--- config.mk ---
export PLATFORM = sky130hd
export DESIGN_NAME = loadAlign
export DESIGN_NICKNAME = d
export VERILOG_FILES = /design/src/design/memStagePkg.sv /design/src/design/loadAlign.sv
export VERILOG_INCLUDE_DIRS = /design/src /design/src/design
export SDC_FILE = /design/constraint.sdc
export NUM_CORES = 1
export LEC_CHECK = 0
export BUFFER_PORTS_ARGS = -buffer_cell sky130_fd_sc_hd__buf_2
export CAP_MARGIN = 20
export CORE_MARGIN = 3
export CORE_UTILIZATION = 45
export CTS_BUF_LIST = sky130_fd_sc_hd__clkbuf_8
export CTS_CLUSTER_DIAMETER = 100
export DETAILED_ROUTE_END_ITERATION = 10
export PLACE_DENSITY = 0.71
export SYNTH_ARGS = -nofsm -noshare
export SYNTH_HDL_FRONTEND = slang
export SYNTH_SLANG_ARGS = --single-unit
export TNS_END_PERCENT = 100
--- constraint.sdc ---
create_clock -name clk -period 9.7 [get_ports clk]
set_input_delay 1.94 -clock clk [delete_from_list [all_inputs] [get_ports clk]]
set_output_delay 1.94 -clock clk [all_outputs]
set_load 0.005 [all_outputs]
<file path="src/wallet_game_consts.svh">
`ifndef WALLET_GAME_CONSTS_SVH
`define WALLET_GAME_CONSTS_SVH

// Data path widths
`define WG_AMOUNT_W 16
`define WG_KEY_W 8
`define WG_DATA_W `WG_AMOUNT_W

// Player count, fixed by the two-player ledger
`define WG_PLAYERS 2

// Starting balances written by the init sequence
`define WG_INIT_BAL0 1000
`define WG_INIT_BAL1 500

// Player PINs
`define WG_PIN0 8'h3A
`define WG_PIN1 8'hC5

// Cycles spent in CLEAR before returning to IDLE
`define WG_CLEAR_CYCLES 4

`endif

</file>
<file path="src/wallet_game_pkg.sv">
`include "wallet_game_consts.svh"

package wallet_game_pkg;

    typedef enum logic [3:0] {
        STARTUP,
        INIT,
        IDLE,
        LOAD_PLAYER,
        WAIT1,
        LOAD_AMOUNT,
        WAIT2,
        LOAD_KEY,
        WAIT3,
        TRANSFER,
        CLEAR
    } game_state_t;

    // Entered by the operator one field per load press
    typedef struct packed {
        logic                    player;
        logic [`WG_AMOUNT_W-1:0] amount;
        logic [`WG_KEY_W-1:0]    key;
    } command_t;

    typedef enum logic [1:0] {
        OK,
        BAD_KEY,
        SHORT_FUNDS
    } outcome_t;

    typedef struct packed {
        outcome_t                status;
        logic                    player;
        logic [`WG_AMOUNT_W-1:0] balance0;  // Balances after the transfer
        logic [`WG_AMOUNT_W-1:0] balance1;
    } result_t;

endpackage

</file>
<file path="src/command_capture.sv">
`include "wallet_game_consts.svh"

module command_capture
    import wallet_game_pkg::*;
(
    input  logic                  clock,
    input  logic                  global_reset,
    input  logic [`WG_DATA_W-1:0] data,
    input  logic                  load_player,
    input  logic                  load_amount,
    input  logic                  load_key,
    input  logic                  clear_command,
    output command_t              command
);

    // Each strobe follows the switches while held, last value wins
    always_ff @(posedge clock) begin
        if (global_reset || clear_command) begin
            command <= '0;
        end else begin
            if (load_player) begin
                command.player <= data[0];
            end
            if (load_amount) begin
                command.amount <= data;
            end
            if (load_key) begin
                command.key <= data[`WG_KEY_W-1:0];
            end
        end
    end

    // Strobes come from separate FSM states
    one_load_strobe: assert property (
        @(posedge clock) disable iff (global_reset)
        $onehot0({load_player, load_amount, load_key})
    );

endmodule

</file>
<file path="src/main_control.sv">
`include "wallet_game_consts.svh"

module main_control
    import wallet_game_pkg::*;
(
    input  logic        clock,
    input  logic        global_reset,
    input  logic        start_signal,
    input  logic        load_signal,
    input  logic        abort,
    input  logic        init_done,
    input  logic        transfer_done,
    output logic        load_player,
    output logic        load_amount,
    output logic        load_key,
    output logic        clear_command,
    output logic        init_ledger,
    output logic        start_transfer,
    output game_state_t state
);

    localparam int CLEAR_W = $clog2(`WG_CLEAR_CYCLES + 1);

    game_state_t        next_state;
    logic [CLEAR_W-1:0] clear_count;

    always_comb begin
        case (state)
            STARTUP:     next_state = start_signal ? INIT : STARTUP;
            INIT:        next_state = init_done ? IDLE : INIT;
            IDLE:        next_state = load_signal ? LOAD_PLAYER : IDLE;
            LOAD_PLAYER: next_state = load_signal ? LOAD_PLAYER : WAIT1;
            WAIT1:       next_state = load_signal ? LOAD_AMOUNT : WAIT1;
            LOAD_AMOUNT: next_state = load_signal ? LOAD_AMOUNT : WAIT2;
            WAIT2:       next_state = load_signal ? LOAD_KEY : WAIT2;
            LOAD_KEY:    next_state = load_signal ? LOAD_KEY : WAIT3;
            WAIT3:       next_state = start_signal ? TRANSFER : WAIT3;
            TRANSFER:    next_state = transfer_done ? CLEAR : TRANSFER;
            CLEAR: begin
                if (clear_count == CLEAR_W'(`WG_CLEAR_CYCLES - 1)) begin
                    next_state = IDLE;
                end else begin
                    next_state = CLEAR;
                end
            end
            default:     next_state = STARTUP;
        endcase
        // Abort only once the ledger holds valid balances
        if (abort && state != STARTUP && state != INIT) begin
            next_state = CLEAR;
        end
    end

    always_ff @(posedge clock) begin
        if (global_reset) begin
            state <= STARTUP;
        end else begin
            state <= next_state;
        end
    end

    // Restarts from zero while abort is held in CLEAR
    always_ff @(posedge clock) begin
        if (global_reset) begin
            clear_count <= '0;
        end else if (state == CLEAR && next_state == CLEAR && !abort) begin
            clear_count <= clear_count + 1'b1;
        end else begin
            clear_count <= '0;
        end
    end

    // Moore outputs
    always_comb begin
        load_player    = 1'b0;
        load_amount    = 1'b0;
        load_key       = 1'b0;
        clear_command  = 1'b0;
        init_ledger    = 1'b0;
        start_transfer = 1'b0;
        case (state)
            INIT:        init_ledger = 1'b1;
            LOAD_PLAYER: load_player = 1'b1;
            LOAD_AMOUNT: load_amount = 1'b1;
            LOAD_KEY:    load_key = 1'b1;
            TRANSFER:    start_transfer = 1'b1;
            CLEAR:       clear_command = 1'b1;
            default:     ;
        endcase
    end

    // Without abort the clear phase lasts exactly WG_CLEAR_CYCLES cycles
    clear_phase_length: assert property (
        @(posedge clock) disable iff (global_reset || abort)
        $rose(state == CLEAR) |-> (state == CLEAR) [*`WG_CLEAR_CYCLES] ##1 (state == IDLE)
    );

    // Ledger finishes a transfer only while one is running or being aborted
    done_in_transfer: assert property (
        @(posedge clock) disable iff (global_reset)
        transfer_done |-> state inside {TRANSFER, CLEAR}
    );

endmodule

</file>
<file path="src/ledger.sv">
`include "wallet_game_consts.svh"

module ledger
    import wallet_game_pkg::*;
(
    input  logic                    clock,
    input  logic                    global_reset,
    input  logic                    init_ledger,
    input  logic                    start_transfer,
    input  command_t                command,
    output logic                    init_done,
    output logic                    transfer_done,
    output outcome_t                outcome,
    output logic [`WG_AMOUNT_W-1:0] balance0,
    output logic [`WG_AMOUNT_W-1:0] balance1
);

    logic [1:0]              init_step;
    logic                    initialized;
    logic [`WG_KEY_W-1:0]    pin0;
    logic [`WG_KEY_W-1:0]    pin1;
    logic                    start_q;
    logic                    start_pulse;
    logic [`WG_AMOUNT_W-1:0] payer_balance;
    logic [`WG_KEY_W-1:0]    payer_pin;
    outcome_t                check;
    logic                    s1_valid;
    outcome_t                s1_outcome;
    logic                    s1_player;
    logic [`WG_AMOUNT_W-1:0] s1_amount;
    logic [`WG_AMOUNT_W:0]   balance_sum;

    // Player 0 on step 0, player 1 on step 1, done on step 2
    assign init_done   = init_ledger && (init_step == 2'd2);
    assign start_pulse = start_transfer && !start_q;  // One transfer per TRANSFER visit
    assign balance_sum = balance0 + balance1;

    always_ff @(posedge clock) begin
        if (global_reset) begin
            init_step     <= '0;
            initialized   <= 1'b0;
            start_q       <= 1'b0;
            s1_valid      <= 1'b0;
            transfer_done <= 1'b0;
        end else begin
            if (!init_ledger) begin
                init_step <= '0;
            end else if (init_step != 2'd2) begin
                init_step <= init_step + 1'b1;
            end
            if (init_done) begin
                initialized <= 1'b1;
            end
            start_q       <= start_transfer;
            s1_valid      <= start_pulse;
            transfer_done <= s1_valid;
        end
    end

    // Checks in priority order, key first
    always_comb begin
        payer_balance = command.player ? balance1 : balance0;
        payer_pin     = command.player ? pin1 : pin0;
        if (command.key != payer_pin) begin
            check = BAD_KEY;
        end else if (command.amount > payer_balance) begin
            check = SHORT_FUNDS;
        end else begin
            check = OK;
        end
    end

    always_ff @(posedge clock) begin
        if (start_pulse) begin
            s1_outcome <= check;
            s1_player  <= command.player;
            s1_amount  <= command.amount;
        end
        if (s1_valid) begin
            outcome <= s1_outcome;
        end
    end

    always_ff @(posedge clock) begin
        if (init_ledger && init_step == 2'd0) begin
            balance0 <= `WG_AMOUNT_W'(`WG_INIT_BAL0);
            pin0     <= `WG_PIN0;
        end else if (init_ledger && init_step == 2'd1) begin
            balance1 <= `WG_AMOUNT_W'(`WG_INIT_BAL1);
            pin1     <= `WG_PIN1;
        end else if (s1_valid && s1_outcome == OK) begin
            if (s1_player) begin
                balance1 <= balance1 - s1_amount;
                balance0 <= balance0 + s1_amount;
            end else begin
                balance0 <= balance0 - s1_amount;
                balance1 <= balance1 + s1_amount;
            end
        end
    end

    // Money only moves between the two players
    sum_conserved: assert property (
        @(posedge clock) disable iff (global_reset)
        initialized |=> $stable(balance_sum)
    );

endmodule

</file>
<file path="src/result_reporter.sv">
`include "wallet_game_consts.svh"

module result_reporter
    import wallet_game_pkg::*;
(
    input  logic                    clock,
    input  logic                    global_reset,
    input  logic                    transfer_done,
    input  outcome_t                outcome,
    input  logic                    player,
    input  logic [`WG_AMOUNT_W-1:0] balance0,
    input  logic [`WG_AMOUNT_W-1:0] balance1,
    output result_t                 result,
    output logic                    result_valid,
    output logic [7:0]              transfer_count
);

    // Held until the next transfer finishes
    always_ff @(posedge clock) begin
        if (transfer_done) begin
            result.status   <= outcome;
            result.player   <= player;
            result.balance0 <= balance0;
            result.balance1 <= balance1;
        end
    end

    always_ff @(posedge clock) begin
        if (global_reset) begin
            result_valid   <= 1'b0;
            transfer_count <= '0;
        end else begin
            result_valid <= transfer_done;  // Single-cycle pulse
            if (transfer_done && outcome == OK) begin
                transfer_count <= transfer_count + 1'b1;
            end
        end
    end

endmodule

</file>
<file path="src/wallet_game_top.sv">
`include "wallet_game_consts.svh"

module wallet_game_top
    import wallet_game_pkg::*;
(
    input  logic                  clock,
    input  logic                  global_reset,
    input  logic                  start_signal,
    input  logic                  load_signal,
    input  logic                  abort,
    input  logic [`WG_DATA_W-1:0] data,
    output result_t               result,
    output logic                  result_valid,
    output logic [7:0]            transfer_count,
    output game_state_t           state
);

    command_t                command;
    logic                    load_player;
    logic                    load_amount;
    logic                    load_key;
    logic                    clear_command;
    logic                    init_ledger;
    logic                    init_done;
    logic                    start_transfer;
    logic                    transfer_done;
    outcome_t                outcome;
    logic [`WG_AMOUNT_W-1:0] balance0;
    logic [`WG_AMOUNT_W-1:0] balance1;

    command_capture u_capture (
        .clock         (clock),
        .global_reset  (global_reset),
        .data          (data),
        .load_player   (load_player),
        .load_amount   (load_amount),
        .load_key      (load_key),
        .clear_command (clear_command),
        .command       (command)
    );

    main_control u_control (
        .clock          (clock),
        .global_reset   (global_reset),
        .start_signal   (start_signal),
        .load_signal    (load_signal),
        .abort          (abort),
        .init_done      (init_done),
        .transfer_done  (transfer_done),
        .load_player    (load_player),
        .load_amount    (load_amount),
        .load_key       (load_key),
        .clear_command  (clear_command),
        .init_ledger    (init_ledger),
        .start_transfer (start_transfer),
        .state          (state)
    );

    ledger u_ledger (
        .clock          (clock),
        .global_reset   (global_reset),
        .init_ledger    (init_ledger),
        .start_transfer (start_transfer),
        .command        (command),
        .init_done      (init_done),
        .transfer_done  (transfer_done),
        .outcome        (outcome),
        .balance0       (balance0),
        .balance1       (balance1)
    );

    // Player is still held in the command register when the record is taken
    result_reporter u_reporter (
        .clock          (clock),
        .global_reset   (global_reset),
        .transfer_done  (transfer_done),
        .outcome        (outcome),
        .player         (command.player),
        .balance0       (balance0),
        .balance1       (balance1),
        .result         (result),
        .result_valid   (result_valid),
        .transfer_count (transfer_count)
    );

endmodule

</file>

^^^^^^^^

Within the listing above, give again exactly every line from the line with "export NUM_CORES = 1" through the line with "export PLACE_DENSITY = 0.71", both included, and no other line.

export NUM_CORES = 1
export LEC_CHECK = 0
export BUFFER_PORTS_ARGS = -buffer_cell sky130_fd_sc_hd__buf_2
export CAP_MARGIN = 20
export CORE_MARGIN = 3
export CORE_UTILIZATION = 45
export CTS_BUF_LIST = sky130_fd_sc_hd__clkbuf_8
export CTS_CLUSTER_DIAMETER = 100
export DETAILED_ROUTE_END_ITERATION = 10
export PLACE_DENSITY = 0.71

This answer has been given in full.